Lo scudetto mordi e fuggi di Antonio Conte esalta il Napoli e deprime l'Inter di Inzaghi a lungo dominatrice.
La serie A archivia la sua stagione con luci e ombre: molte bene Atalanta, Roma, Bologna e Como. La Juve si salva col quarto posto in volata, delude la Lazio, grave la resa del Milan che chiude senza coppe all'ottavo posto.
- NAPOLI 8.5: il capolavoro di Antonio Conte con il cesello di McTominay e Lukaku dopo un sorpasso temerario, a modello di quello di Bigon nel 1990. Scudetto costruito (senza Osimhen e Kvara) con pazienza, perseveranza e una difesa di ferro nonostante il ko di Buongiorno. Strateghi dell'impresa anche Meret, Di Lorenzo, Anguissa e Politano.
- INTER 7: titolo gettato al vento dalla rosa più forte con incertezze finali con le due romane. Inzaghi può rifarsi nella finale Champions. A lungo hanno spopolato Sommer, Acerbi, Calhanoglu, Dimarco, Thuram e il goleador a sorpresa Dumfries. Quanti rimpianti per Inzaghi.

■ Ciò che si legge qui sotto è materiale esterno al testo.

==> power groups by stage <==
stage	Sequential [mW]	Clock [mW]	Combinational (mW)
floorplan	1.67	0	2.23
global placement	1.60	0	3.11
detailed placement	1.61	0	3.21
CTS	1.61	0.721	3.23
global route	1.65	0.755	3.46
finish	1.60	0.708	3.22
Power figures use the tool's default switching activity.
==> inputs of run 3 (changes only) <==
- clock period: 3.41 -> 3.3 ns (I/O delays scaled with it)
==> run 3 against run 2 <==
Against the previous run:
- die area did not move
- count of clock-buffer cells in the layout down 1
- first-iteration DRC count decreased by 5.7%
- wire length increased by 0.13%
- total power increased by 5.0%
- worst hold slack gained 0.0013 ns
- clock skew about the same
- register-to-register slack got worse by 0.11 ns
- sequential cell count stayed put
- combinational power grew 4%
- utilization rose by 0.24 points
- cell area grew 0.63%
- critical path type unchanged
--- src/rtl/sync_serial_tx_pkg.sv ---
// sync_serial_tx_pkg: FSM state type and sizing helpers shared by the serial transmitter.
package sync_serial_tx_pkg;

    typedef enum logic [1:0] {IDLE, PRE, DATA} state_e;

    // Width of a counter running 0..n-1, never narrower than one bit.
    function automatic int cnt_w(input int n);
        return (n <= 2) ? 1 : $clog2(n);
    endfunction

    function automatic int slots_per_word(input int data_w, input int lanes);
        return data_w / lanes;
    endfunction

endpackage

--- src/rtl/sync_fifo_w.sv ---
// sync_fifo_w: single-clock word FIFO with registered occupancy; pushes while full are dropped.
module sync_fifo_w #(
    parameter int DATA_W = 16,
    parameter int DEPTH  = 4
) (
    input  logic                       clk,
    input  logic                       rst_n,
    input  logic                       i_push,
    input  logic [DATA_W-1:0]          i_wdata,
    input  logic                       i_pop,
    output logic [DATA_W-1:0]          o_rdata,
    output logic [$clog2(DEPTH+1)-1:0] o_level,
    output logic                       o_full,
    output logic                       o_empty
);
    localparam int AW = $clog2(DEPTH);
    localparam int LW = $clog2(DEPTH + 1);

    logic [DATA_W-1:0] mem_q [DEPTH];
    logic [AW-1:0]     wp_q, wp_d, rp_q, rp_d;
    logic [LW-1:0]     level_q, level_d;
    logic              wr;

    always_comb begin
        wr      = i_push && !o_full;
        wp_d    = wr ? wp_q + 1'b1 : wp_q;
        rp_d    = i_pop ? rp_q + 1'b1 : rp_q;
        level_d = level_q + LW'(wr) - LW'(i_pop);
    end

    always_ff @(posedge clk or negedge rst_n) begin
        if (!rst_n) begin
            wp_q    <= '0;
            rp_q    <= '0;
            level_q <= '0;
        end else begin
            wp_q    <= wp_d;
            rp_q    <= rp_d;
            level_q <= level_d;
        end
    end

    always_ff @(posedge clk) begin
        if (wr) mem_q[wp_q] <= i_wdata;
    end

    assign o_rdata = mem_q[rp_q];
    assign o_level = level_q;
    assign o_full  = level_q == LW'(DEPTH);
    assign o_empty = level_q == '0;

endmodule

--- src/rtl/sync_serial_tx.sv ---
// sync_serial_tx: framed multi-lane serial transmitter with gated bit clock, frame sync and input FIFO.
module sync_serial_tx
    import sync_serial_tx_pkg::*;
#(
    parameter int DATA_W     = 16,
    parameter int LANES      = 1,
    parameter int CLK_DIV    = 1,
    parameter int FIFO_DEPTH = 4
) (
    input  logic                            clk,
    input  logic                            rst_n,
    input  logic [DATA_W-1:0]               i_tx_data,
    input  logic                            i_tx_vld,
    output logic                            o_tx_rdy,
    output logic [$clog2(FIFO_DEPTH+1)-1:0] o_level,
    output logic                            o_busy,
    output logic                            o_fs,
    output logic [LANES-1:0]                o_d,
    output logic                            o_clk
);
    localparam int BPW  = slots_per_word(DATA_W, LANES);
    localparam int SLOT = 2 * CLK_DIV;
    localparam int CW   = cnt_w(SLOT);
    localparam int IW   = cnt_w(BPW);
    localparam int LW   = $clog2(FIFO_DEPTH + 1);

    state_e            state_q, state_d;
    logic [CW-1:0]     cnt_q, cnt_d;
    logic [IW-1:0]     idx_q, idx_d;
    logic [DATA_W-1:0] shift_q, shift_d, nxt_q, nxt_d;
    logic              more_q, more_d, fetch_q, fetch_d, fs_q, fs_d;
    logic [LANES-1:0]  d_q, d_d;
    logic [DATA_W-1:0] head;
    logic [LW-1:0]     level;
    logic              full, empty, pop, slot_end, dec;

    sync_fifo_w #(.DATA_W(DATA_W), .DEPTH(FIFO_DEPTH)) u_fifo (
        .clk     (clk),
        .rst_n   (rst_n),
        .i_push  (i_tx_vld),
        .i_wdata (i_tx_data),
        .i_pop   (pop),
        .o_rdata (head),
        .o_level (level),
        .o_full  (full),
        .o_empty (empty)
    );

    always_comb begin
        slot_end = (state_q != IDLE) && (cnt_q == CW'(SLOT - 1));
        cnt_d    = (slot_end || state_q == IDLE) ? '0 : cnt_q + 1'b1;
        state_d  = state_q;
        idx_d    = idx_q;
        shift_d  = shift_q;
        nxt_d    = fetch_q ? head : nxt_q;
        more_d   = more_q;
        fetch_d  = 1'b0;
        pop      = fetch_q;
        fs_d     = fs_q;
        d_d      = d_q;
        dec      = 1'b0;
        case (state_q)
            IDLE: if (!empty) begin
                state_d = PRE;
                fs_d    = 1'b1;
            end
            PRE: if (slot_end) begin
                // One-slot words must decide on the follower now; it is fetched a cycle later.
                state_d = DATA;
                pop     = 1'b1;
                shift_d = head << LANES;
                d_d     = head[DATA_W-1 -: LANES];
                idx_d   = '0;
                more_d  = (BPW == 1) && (level > LW'(1));
                fetch_d = more_d;
                fs_d    = more_d;
            end
            DATA: if (slot_end) begin
                fs_d   = 1'b0;
                more_d = 1'b0;
                if (idx_q != IW'(BPW - 1)) begin
                    shift_d = shift_q << LANES;
                    d_d     = shift_q[DATA_W-1 -: LANES];
                    idx_d   = idx_q + 1'b1;
                    dec     = idx_q == IW'(BPW - 2);
                end else if (more_q) begin
                    shift_d = nxt_q << LANES;
                    d_d     = nxt_q[DATA_W-1 -: LANES];
                    idx_d   = '0;
                    dec     = BPW == 1;
                end else begin
                    state_d = IDLE;
                    d_d     = '0;
                end
            end
            default: state_d = IDLE;
        endcase
        if (dec) begin
            fs_d   = !empty;
            more_d = !empty;
            pop    = !empty;
            nxt_d  = head;
        end
    end

    always_ff @(posedge clk or negedge rst_n) begin
        if (!rst_n) begin
            state_q <= IDLE;
            cnt_q   <= '0;
            idx_q   <= '0;
            shift_q <= '0;
            nxt_q   <= '0;
            more_q  <= 1'b0;
            fetch_q <= 1'b0;
            fs_q    <= 1'b0;
            d_q     <= '0;
        end else begin
            state_q <= state_d;
            cnt_q   <= cnt_d;
            idx_q   <= idx_d;
            shift_q <= shift_d;
            nxt_q   <= nxt_d;
            more_q  <= more_d;
            fetch_q <= fetch_d;
            fs_q    <= fs_d;
            d_q     <= d_d;
        end
    end

    assign o_tx_rdy = !full;
    assign o_level  = level;
    assign o_busy   = state_q != IDLE;
    assign o_fs     = fs_q;
    assign o_d      = d_q;
    assign o_clk    = o_busy && (cnt_q >= CW'(CLK_DIV));

endmodule

--- config.mk ---
export PLATFORM = sky130hd
export DESIGN_NAME = sync_serial_tx
export DESIGN_NICKNAME = d
export VERILOG_FILES = /design/src/rtl/sync_serial_tx_pkg.sv /design/src/rtl/sync_fifo_w.sv /design/src/rtl/sync_serial_tx.sv
export SDC_FILE = /design/constraint.sdc
export NUM_CORES = 1
export LEC_CHECK = 0
export CORE_ASPECT_RATIO = 0.5
export CORE_MARGIN = 3
export CORE_UTILIZATION = 45
export DETAILED_ROUTE_END_ITERATION = 10
export PLACE_DENSITY = 0.59
export REMOVE_ABC_BUFFERS = 1
export SKIP_CTS_REPAIR_TIMING = 1
export SLEW_MARGIN = 10
export SYNTH_ARGS = -nofsm -noshare
export SYNTH_HDL_FRONTEND = slang
export SYNTH_SLANG_ARGS = --single-unit
--- constraint.sdc ---
create_clock -name clk -period 3.9 [get_ports clk]
set_input_delay 0.78 -clock clk [delete_from_list [all_inputs] [get_ports clk]]
set_output_delay 0.78 -clock clk [all_outputs]
set_load 0.005 [all_outputs]
==> results of run 1 <==
[cell usage in the layout (no fill, tap or decap), drive strengths merged, types with 3 or more instances in the layout]
master	instances
clkbuf	9
mux4	16
inv	16
xnor2	3
ha	13
a221o	14
mux2	18
clkdlybuf4s50	25
o31ai	4
and3	8
nor2	6
dfrtp	48
nand3	5
nand2	10
mux2i	16
buf	4
nor3	16
o21ai	6
edfxtp	64
[worst max-delay path: stages, from the launching register on]
cell and delay, ns:
dfrtp_1 0.44, inv_1 0.11, ha_1 0.44, inv_2 0.28, nor4_4 0.34, mux2i_1 0.34, ha_1 0.29, inv_1 0.05
ha_1 0.12, inv_1 0.05, fa_1 0.37, xnor2_1 0.18, xnor2_1 0.13
[layout make-up]
cell class                      instances  area, µm²  area share
Tap cell                              140        175      0.0319
Multi-Input combinational cell        158       1580       0.287
Clock inverter                          6       60.1      0.0109
Sequential cell                       112       3120       0.568
Timing Repair Buffer                   29        290      0.0528
Inverter                               12       45.0     0.00819
Clock buffer                            9        225      0.0410
[cells in the mapped netlist, types with 2 or more instances]
library cell,count
a221o_1,14
inv_2,2
mux4_1,8
nor3_1,16
xor2_1,2
dfrtp_1,48
nand3_1,5
a22o_1,2
nand2_1,10
xnor2_1,3
buf_4,2
o31ai_1,4
ha_1,13
mux4_2,8
inv_1,10
mux2_2,18
nor2b_1,2
nor2_1,6
and3_1,8
buf_2,6
mux2i_1,16
o21ai_0,5
buf_6,5
edfxtp_1,64
a21oi_1,2
[per-stage QoR]
step	hold slack [ns]	instances	total power, mW	utilization
after floorplan	0.448	282	2.51	-
after global placement	0.468	450	2.89	0.502
after detailed placement	0.476	450	2.94	0.502
after CTS	0.493	465	3.84	0.530
after global routing	0.433	466	4.03	0.531
final	0.401	466	3.79	0.531
[kinds of logic (layout without fill, tap and decap cells)]
family                   Yosys count  in the layout
flip-flops                       112            112
XOR/XNOR                           5              5
AND/OR/NAND/NOR                   54             54
AO/OA/AOI/OAI                     35             35
adder cells (fa/ha/maj)           14             14
multiplexers                      50             50
buffers and inverters             26             56
[where the power goes]
group	total, mW	switching (mW)	internal, mW
Combinational	1.13	0.571	0.564
Clock	0.887	0.438	0.448
Sequential	1.77	0.221	1.55
Total	3.79	1.23	2.56
[state kept, by name, summed over array words and instances, names as in the netlist, 2 cells and up]
name            count
idx_q               4
nxt_q              16
shift_q            15
state_q             2
u_fifo.mem_q       64
u_fifo.o_level      3
u_fifo.rp_q         2
u_fifo.wp_q         2
[layer usage]
metal,GRT usage,share of wire
met5,0,0
met3,0.0406,0.038
met1,0.221,0.50
met4,0.0400,0.0089
met2,0.247,0.45
[how the worst max path moves through the flow]
| stage | start | endpoint | cells past startpoint |
|---|---|---|---|
| 2_1_floorplan | state_q[0] | u_fifo.o_level[2] | 12 |
| 6_report | state_q[0] | u_fifo.o_level[2] | 12 |
| 3_5_place_dp | state_q[0] | u_fifo.o_level[2] | 12 |
| 5_1_grt | state_q[0] | u_fifo.o_level[2] | 12 |
| 4_1_cts | state_q[0] | u_fifo.o_level[2] | 12 |
| 3_3_place_gp | state_q[0] | u_fifo.o_level[2] | 12 |
==> flow_summary.toml, run 1 <==
[run_status]
status = "completed"

[finish]
nets = 355
antennaDiodeCount = 0
fillers = 854
drive_gt1_frac = 0.160
syn_to_final_growth_pct = 13.3
final_area_um2 = 5500

[die]
die_w_um = 153
die_area_um2 = 12100
chipHeight_um = 79.4
start_util = 0.469
core_area_um2 = 10300
rows = 26
io-pin-count = 27

[grt]
antenna_found_initial = 0
grt_usage = 0.157
overflow = 0
grt_pass1_wl_mm = 14.6
grt_pass1_vias = 2683
grt_max_degree = 49

[sta]
setup_violations = 0
relSlewSlack = 0.192
rsz0062_at_grt = "no"
fin_crit_ns = 3.22
hold_viol = 0
fin_worst_skew_ns = 0.00960
fin_ws_ns = 0.677
finalCritPeriodShare = 0.826
fmax_ghz = 0.310
final_max_slew_viol_count = 0
finalSetupTns_ns = 0
tightest_slew_ns = 1.21

[route]
drtAntennaViolNets = 0
drt_first_pass_iters = 4
via_count = 2573
vias_per_cell = 5.52
drc = 0
drtIter0Drc = 154
finalWirelength_mm = 8.96
avgRoutedWirePerCell_um = 19.2

[synthesis]
synth_fa_ha_area_frac = 0.0376
synthSimpleGateAreaFrac = 0.0624
synth_xor_area_frac = 0.00903
synth.mux.area_fraction = 0.155
netlist_instances = 296
seq_area_frac_synth = 0.644
yosys-top-cells-area = "edfxtp_1 40%, dfrtp_1 25%, mux4_1 4.3%"
async_flop_share = 0.429
synth.avg_cell_area_um2 = 16.4
yosys_warnings = 0
synth_compound_area_frac = 0.0611
synthFlopType = "edfxtp_1"
yosys.area.top_type_share = 0.396
ys_ff_latch = 112
synth.distinct_cells = 42
synth_top_family_by_area = "multiplexers"
yosysTopAreaCell = "edfxtp_1"
synth_area_um2 = 4850
synth_edf_count = 64

[cts]
cts_tree = "yes"
cts_buffer_depth = 2
h-tree-depth = 3
cts_sinks = 112
clk_latency_ns = 0.35
cts_buffers = 9
clockRootBuffer = "clkbuf_16"
cts.clk_slew.worst_paths_ns = 0.08

[power]
total_leakage_power_nw = 2.11
max-vdd-ir-drop_mv = 0.249
powerDensity_nw_per_um2 = 690

[hold_path]
holdCritPathClass = "in2async"

[worst_setup_path]
r2r_slack_ns = 0.68
timing.reg2reg.worst_path_depth = 12
critPathRequiredTime_ns = 4.18
cp-end-kind = "register"
critical_path_class = "reg2reg"
reg2reg_from = "state_q[0]"
startpoint_type = "register"
reg2reg_to = "u_fifo.o_level[2]"
cp.arrival_ns = 3.50
worst-path-max-fanout = 19

[placed_design]
portBuffers = 26
dpl_cell_area_um2 = 5190
dp_hpwl_mm = 5.68
place.gp.congestion = 0.830
post-place-ws_ns = 0.684

[job]
cap_viol_max_count = 0
Note: power is estimated with default switching activity, not from simulation.
==> run 2, diff against run 1 <==
==> constraint.sdc (replaced) <==
create_clock -name clk -period 3.2 [get_ports clk]
set_input_delay 0.64 -clock clk [delete_from_list [all_inputs] [get_ports clk]]
set_output_delay 0.64 -clock clk [all_outputs]
set_load 0.005 [all_outputs]
==> run 2 against run 1 <==
Against the previous run:
- combinational power increased by 31%
- core utilization increased by 0.63 points
- global-route usage increased by 0.18 points
- maximum frequency increased by 13%
- via count increased by 1.3%
- first-iteration DRC count decreased by 15%
- setup slack got worse by 0.33 ns
- hold slack got worse by 0.22 ns
- critical endpoint unchanged
- largest cell class unchanged
- largest power group unchanged
- highest routed layer unchanged
==> flow_summary.toml, run 2 (same netlist as run 1, synthesis figures left out) <==
[cts]
cts_sinks = 112
clockRootBuffer = "clkbuf_16"
cts_tree = "yes"
cts_buffers = 9
h-tree-depth = 3
clk_latency_ns = 0.35
cts_buffer_depth = 2
cts.clk_slew.worst_paths_ns = 0.07

[worst_setup_path]
critical_path_class = "reg2reg"
path_cells = "inv_1, ha_1, nand2b_4, nor4_4, mux2i_1, ha_1, inv_1, ha_1, inv_1, fa_1, xnor2_1, xnor2_1"
critPathSlowestCell = "dfrtp_1"
cp-end-kind = "register"
cp.arrival_ns = 3.08
critPathRequiredTime_ns = 3.43
cp_slowest_stage_delay_ns = 0.43
worst-path-max-fanout = 7
startpoint_type = "register"
r2r_slack_ns = 0.35

[power]
powerDensity_nw_per_um2 = 838
max-vdd-ir-drop_mv = 0.265
total_leakage_power_nw = 2.15
p_total_mw = 4.66

[sta]
fin_crit_ns = 2.85
fin_hold_ws_ns = 0.179
hold_viol = 0
rsz0062_at_grt = "no"
relSlewSlack = 0.456
final_max_slew_viol_count = 0
finalCritPeriodShare = 0.890
fin_worst_skew_ns = 0.00770
tightest_slew_ns = 0.815
setup_violations = 0
finalSetupTns_ns = 0
fmax_ghz = 0.351

[route]
drc = 0
avgRoutedWirePerCell_um = 18.7
vias_per_cell = 5.49
drt_first_pass_iters = 4
finalWirelength_mm = 8.89
via_count = 2606
drtAntennaViolNets = 0
drtIter0Drc = 131

[die]
die_w_um = 153
start_util = 0.469
chipHeight_um = 79.4
die_area_um2 = 12100
rows = 26
core_area_um2 = 10300
io-pin-count = 27

[finish]
final_common_cell = "edfxtp_1"
final_core_util = 0.538
final_cell_mix = "64 x edfxtp_1, 48 x dfrtp_1, 25 x clkdlybuf4s50_1"
antennaDiodeCount = 0
regMostFlops = "u_fifo.mem_q"
nets = 363
fillers = 854
reg.largest.list = "u_fifo.mem_q: 64 flops, nxt_q: 16 flops, shift_q: 15 flops"
final_area_um2 = 5560
syn_to_final_growth_pct = 14.6
drive_gt1_frac = 0.179
largest_register_ffs = 64

[placed_design]
dp_hpwl_mm = 5.75
portBuffers = 26
dpl_cell_area_um2 = 5250
place.gp.congestion = 0.732

[grt]
grt_max_degree = 49
overflow = 0
grt_usage = 0.159
grt_pass1_vias = 2742
antenna_found_initial = 0
grt_pass1_wl_mm = 14.7

[run_status]
status = "completed"

[hold_path]
holdCritPathClass = "in2async"

[job]
cap_viol_max_count = 0
run 2: critical path, delay by kind of cell (launching register included):
kind	cells	cell delay [ns]
XOR/XNOR	2	0.28
flip-flops	1	0.43
AND/OR/NAND/NOR	2	0.46
buffers and inverters	3	0.20
multiplexers	1	0.30
adder cells (fa/ha/maj)	4	1.07
run 2: per-layer routing:
metal,vias up,global-route usage,part of all wire
li1,1217,-,-
met1,1340,0.212,0.49
met2,37,0.260,0.47
met3,12,0.0444,0.028
met4,0,0.0427,0.012
met5,-,0,0
run 2: power breakdown:
| part | leakage [nW] | internal (mW) | switching, mW | total, mW |
|---|---|---|---|---|
| combinational | 0.798 | 0.725 | 0.759 | 1.48 |
| clock | 0.138 | 0.548 | 0.528 | 1.08 |
| sequential | 1.21 | 1.88 | 0.214 | 2.10 |
| total | 2.15 | 3.16 | 1.50 | 4.66 |
run 2: cell type report:
type / instances / area, µm² / share of cell area
inverter: 12 / 45.0 / 0.00810
tap: 140 / 175 / 0.0315
multi-input combinational: 158 / 1580 / 0.284
clock buffer: 10 / 229 / 0.0412
timing repair buffer: 37 / 350 / 0.0630
sequential: 112 / 3120 / 0.561
clock inverter: 6 / 61.3 / 0.0110
run 2: path summary, 6_finish.rpt:
| path | cells past startpoint | end | start |
|---|---|---|---|
| min in group clk | 2 | shift_q[1] | shift_q[1] |
| max | 12 | u_fifo.o_level[2] | state_q[0] |
| min | 1 | state_q[0] | rst_n |
| min reg2reg | 2 | shift_q[1] | shift_q[1] |
| max in group asynchronous | 2 | shift_q[9] | rst_n |
| max reg2reg | 12 | u_fifo.o_level[2] | state_q[0] |
run 2: stage by stage:
| stage | setup slack, ns | cells |
|---|---|---|
| after floorplan | -0.246 | 282 |
| after global placement | 0.440 | 458 |
| after detailed placement | 0.331 | 458 |
| after CTS | 0.306 | 474 |
| after global routing | 0.106 | 475 |
| final | 0.351 | 475 |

- ATALANTA 7: letale in attacco, un po' discontinua ma alla fine terza con merito. Nell'anno degli infortuni di Scalvini e Scamacca ha sopperito con Hien, Kossounou e il capocannoniere Retegui. Sarà quinta Champions in sette anni col dubbio sul futuro di Gasperini. Eclatanti il 3-0 a Napoli e il 4-0 in casa Juve.